### What this task involves
Set down all of the records word for word.

^^^^^^^^

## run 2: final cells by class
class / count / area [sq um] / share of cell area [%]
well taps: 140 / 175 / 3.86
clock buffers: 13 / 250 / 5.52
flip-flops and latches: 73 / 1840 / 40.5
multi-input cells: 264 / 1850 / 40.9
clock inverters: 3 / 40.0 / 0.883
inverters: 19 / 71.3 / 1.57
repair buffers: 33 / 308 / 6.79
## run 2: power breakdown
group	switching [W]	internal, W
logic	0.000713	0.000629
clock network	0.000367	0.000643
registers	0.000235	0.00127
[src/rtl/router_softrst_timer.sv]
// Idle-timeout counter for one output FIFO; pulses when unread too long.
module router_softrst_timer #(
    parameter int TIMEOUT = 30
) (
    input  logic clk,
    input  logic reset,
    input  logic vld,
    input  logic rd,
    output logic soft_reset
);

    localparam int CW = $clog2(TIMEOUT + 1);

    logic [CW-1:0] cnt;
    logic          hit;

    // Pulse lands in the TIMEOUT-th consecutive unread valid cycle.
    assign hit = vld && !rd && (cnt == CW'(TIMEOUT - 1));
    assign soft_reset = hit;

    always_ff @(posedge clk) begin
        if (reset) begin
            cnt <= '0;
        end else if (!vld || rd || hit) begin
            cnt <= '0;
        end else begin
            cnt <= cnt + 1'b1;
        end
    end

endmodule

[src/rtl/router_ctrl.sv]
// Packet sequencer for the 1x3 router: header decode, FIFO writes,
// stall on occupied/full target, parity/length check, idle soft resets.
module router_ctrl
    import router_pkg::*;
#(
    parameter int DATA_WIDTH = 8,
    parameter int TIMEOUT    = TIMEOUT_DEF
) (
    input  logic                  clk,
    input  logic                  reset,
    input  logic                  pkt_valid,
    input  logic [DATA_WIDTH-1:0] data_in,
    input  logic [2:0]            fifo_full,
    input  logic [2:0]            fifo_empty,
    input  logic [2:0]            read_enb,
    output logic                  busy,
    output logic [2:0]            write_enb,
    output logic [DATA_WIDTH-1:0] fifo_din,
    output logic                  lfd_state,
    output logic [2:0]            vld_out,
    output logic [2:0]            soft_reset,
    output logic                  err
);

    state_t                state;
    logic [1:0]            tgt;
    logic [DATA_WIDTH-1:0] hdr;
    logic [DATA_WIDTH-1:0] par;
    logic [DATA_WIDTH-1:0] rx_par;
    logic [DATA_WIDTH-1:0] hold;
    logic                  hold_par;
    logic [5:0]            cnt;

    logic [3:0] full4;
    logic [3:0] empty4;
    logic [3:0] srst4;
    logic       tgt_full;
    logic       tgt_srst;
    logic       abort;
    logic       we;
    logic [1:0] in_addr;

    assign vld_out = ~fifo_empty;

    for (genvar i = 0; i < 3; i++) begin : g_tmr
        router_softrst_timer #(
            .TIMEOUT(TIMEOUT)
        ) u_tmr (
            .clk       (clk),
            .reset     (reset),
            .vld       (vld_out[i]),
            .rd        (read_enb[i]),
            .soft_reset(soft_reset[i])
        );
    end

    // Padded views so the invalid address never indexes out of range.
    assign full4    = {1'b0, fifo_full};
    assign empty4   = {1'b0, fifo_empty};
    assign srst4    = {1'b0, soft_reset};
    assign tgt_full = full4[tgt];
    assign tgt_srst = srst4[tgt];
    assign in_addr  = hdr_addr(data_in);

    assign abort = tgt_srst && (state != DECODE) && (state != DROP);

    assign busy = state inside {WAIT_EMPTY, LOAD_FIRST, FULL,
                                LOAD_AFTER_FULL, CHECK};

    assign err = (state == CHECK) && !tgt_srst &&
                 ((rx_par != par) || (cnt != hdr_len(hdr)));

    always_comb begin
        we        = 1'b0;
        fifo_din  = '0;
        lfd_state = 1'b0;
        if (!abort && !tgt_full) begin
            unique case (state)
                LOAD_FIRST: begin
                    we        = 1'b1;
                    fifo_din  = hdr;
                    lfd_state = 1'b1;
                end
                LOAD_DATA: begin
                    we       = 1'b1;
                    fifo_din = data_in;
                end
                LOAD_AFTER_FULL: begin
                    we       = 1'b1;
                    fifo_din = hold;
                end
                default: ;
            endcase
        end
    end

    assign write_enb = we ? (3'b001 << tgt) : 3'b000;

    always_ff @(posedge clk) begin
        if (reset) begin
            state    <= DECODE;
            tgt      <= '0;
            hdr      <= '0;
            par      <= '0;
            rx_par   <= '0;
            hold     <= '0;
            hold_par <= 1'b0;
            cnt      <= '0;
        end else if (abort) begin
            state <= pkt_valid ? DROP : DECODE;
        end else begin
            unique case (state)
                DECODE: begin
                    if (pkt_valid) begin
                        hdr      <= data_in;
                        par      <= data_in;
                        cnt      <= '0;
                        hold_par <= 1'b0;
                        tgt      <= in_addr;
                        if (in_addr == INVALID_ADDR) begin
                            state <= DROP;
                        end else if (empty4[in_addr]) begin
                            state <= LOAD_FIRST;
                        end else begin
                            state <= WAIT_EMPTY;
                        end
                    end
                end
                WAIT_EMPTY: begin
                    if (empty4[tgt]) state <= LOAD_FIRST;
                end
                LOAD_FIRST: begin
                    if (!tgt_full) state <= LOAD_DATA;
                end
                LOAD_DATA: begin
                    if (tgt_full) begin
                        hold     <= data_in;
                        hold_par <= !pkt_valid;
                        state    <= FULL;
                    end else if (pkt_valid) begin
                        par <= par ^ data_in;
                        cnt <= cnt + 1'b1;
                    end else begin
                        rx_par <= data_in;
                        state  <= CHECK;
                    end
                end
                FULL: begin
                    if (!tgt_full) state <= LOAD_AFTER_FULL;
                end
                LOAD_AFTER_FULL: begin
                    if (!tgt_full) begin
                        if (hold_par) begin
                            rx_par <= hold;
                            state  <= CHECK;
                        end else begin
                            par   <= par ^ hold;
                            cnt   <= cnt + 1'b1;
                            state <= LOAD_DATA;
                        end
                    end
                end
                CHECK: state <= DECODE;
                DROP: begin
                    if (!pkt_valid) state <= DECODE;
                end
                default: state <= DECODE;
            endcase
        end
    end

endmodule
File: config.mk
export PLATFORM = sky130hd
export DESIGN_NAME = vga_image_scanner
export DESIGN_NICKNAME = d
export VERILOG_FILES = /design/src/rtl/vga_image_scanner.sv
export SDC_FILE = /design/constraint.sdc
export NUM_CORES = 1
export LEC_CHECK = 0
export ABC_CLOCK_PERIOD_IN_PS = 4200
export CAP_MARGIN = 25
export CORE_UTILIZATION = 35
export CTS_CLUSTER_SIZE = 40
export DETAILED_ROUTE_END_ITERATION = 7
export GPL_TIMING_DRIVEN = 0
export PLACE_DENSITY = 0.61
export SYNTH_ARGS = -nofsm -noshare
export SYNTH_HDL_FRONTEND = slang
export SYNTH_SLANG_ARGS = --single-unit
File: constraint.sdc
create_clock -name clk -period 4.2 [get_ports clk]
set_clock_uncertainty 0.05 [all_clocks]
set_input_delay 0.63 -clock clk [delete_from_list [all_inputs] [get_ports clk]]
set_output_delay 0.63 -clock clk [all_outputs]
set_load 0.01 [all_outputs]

^^^^^^^^

### Exercise result
## run 2: final cells by class
class / count / area [sq um] / share of cell area [%]
well taps: 140 / 175 / 3.86
clock buffers: 13 / 250 / 5.52
flip-flops and latches: 73 / 1840 / 40.5
multi-input cells: 264 / 1850 / 40.9
clock inverters: 3 / 40.0 / 0.883
inverters: 19 / 71.3 / 1.57
repair buffers: 33 / 308 / 6.79
## run 2: power breakdown
group	switching [W]	internal, W
logic	0.000713	0.000629
clock network	0.000367	0.000643
registers	0.000235	0.00127
[src/rtl/router_softrst_timer.sv]
// Idle-timeout counter for one output FIFO; pulses when unread too long.
module router_softrst_timer #(
    parameter int TIMEOUT = 30
) (
    input  logic clk,
    input  logic reset,
    input  logic vld,
    input  logic rd,
    output logic soft_reset
);

    localparam int CW = $clog2(TIMEOUT + 1);

    logic [CW-1:0] cnt;
    logic          hit;

    // Pulse lands in the TIMEOUT-th consecutive unread valid cycle.
    assign hit = vld && !rd && (cnt == CW'(TIMEOUT - 1));
    assign soft_reset = hit;

    always_ff @(posedge clk) begin
        if (reset) begin
            cnt <= '0;
        end else if (!vld || rd || hit) begin
            cnt <= '0;
        end else begin
            cnt <= cnt + 1'b1;
        end
    end

endmodule

[src/rtl/router_ctrl.sv]
// Packet sequencer for the 1x3 router: header decode, FIFO writes,
// stall on occupied/full target, parity/length check, idle soft resets.
module router_ctrl
    import router_pkg::*;
#(
    parameter int DATA_WIDTH = 8,
    parameter int TIMEOUT    = TIMEOUT_DEF
) (
    input  logic                  clk,
    input  logic                  reset,
    input  logic                  pkt_valid,
    input  logic [DATA_WIDTH-1:0] data_in,
    input  logic [2:0]            fifo_full,
    input  logic [2:0]            fifo_empty,
    input  logic [2:0]            read_enb,
    output logic                  busy,
    output logic [2:0]            write_enb,
    output logic [DATA_WIDTH-1:0] fifo_din,
    output logic                  lfd_state,
    output logic [2:0]            vld_out,
    output logic [2:0]            soft_reset,
    output logic                  err
);

    state_t                state;
    logic [1:0]            tgt;
    logic [DATA_WIDTH-1:0] hdr;
    logic [DATA_WIDTH-1:0] par;
    logic [DATA_WIDTH-1:0] rx_par;
    logic [DATA_WIDTH-1:0] hold;
    logic                  hold_par;
    logic [5:0]            cnt;

    logic [3:0] full4;
    logic [3:0] empty4;
    logic [3:0] srst4;
    logic       tgt_full;
    logic       tgt_srst;
    logic       abort;
    logic       we;
    logic [1:0] in_addr;

    assign vld_out = ~fifo_empty;

    for (genvar i = 0; i < 3; i++) begin : g_tmr
        router_softrst_timer #(
            .TIMEOUT(TIMEOUT)
        ) u_tmr (
            .clk       (clk),
            .reset     (reset),
            .vld       (vld_out[i]),
            .rd        (read_enb[i]),
            .soft_reset(soft_reset[i])
        );
    end

    // Padded views so the invalid address never indexes out of range.
    assign full4    = {1'b0, fifo_full};
    assign empty4   = {1'b0, fifo_empty};
    assign srst4    = {1'b0, soft_reset};
    assign tgt_full = full4[tgt];
    assign tgt_srst = srst4[tgt];
    assign in_addr  = hdr_addr(data_in);

    assign abort = tgt_srst && (state != DECODE) && (state != DROP);

    assign busy = state inside {WAIT_EMPTY, LOAD_FIRST, FULL,
                                LOAD_AFTER_FULL, CHECK};

    assign err = (state == CHECK) && !tgt_srst &&
                 ((rx_par != par) || (cnt != hdr_len(hdr)));

    always_comb begin
        we        = 1'b0;
        fifo_din  = '0;
        lfd_state = 1'b0;
        if (!abort && !tgt_full) begin
            unique case (state)
                LOAD_FIRST: begin
                    we        = 1'b1;
                    fifo_din  = hdr;
                    lfd_state = 1'b1;
                end
                LOAD_DATA: begin
                    we       = 1'b1;
                    fifo_din = data_in;
                end
                LOAD_AFTER_FULL: begin
                    we       = 1'b1;
                    fifo_din = hold;
                end
                default: ;
            endcase
        end
    end

    assign write_enb = we ? (3'b001 << tgt) : 3'b000;

    always_ff @(posedge clk) begin
        if (reset) begin
            state    <= DECODE;
            tgt      <= '0;
            hdr      <= '0;
            par      <= '0;
            rx_par   <= '0;
            hold     <= '0;
            hold_par <= 1'b0;
            cnt      <= '0;
        end else if (abort) begin
            state <= pkt_valid ? DROP : DECODE;
        end else begin
            unique case (state)
                DECODE: begin
                    if (pkt_valid) begin
                        hdr      <= data_in;
                        par      <= data_in;
                        cnt      <= '0;
                        hold_par <= 1'b0;
                        tgt      <= in_addr;
                        if (in_addr == INVALID_ADDR) begin
                            state <= DROP;
                        end else if (empty4[in_addr]) begin
                            state <= LOAD_FIRST;
                        end else begin
                            state <= WAIT_EMPTY;
                        end
                    end
                end
                WAIT_EMPTY: begin
                    if (empty4[tgt]) state <= LOAD_FIRST;
                end
                LOAD_FIRST: begin
                    if (!tgt_full) state <= LOAD_DATA;
                end
                LOAD_DATA: begin
                    if (tgt_full) begin
                        hold     <= data_in;
                        hold_par <= !pkt_valid;
                        state    <= FULL;
                    end else if (pkt_valid) begin
                        par <= par ^ data_in;
                        cnt <= cnt + 1'b1;
                    end else begin
                        rx_par <= data_in;
                        state  <= CHECK;
                    end
                end
                FULL: begin
                    if (!tgt_full) state <= LOAD_AFTER_FULL;
                end
                LOAD_AFTER_FULL: begin
                    if (!tgt_full) begin
                        if (hold_par) begin
                            rx_par <= hold;
                            state  <= CHECK;
                        end else begin
                            par   <= par ^ hold;
                            cnt   <= cnt + 1'b1;
                            state <= LOAD_DATA;
                        end
                    end
                end
                CHECK: state <= DECODE;
                DROP: begin
                    if (!pkt_valid) state <= DECODE;
                end
                default: state <= DECODE;
            endcase
        end
    end

endmodule
File: config.mk
export PLATFORM = sky130hd
export DESIGN_NAME = vga_image_scanner
export DESIGN_NICKNAME = d
export VERILOG_FILES = /design/src/rtl/vga_image_scanner.sv
export SDC_FILE = /design/constraint.sdc
export NUM_CORES = 1
export LEC_CHECK = 0
export ABC_CLOCK_PERIOD_IN_PS = 4200
export CAP_MARGIN = 25
export CORE_UTILIZATION = 35
export CTS_CLUSTER_SIZE = 40
export DETAILED_ROUTE_END_ITERATION = 7
export GPL_TIMING_DRIVEN = 0
export PLACE_DENSITY = 0.61
export SYNTH_ARGS = -nofsm -noshare
export SYNTH_HDL_FRONTEND = slang
export SYNTH_SLANG_ARGS = --single-unit
File: constraint.sdc
create_clock -name clk -period 4.2 [get_ports clk]
set_clock_uncertainty 0.05 [all_clocks]
set_input_delay 0.63 -clock clk [delete_from_list [all_inputs] [get_ports clk]]
set_output_delay 0.63 -clock clk [all_outputs]
set_load 0.01 [all_outputs]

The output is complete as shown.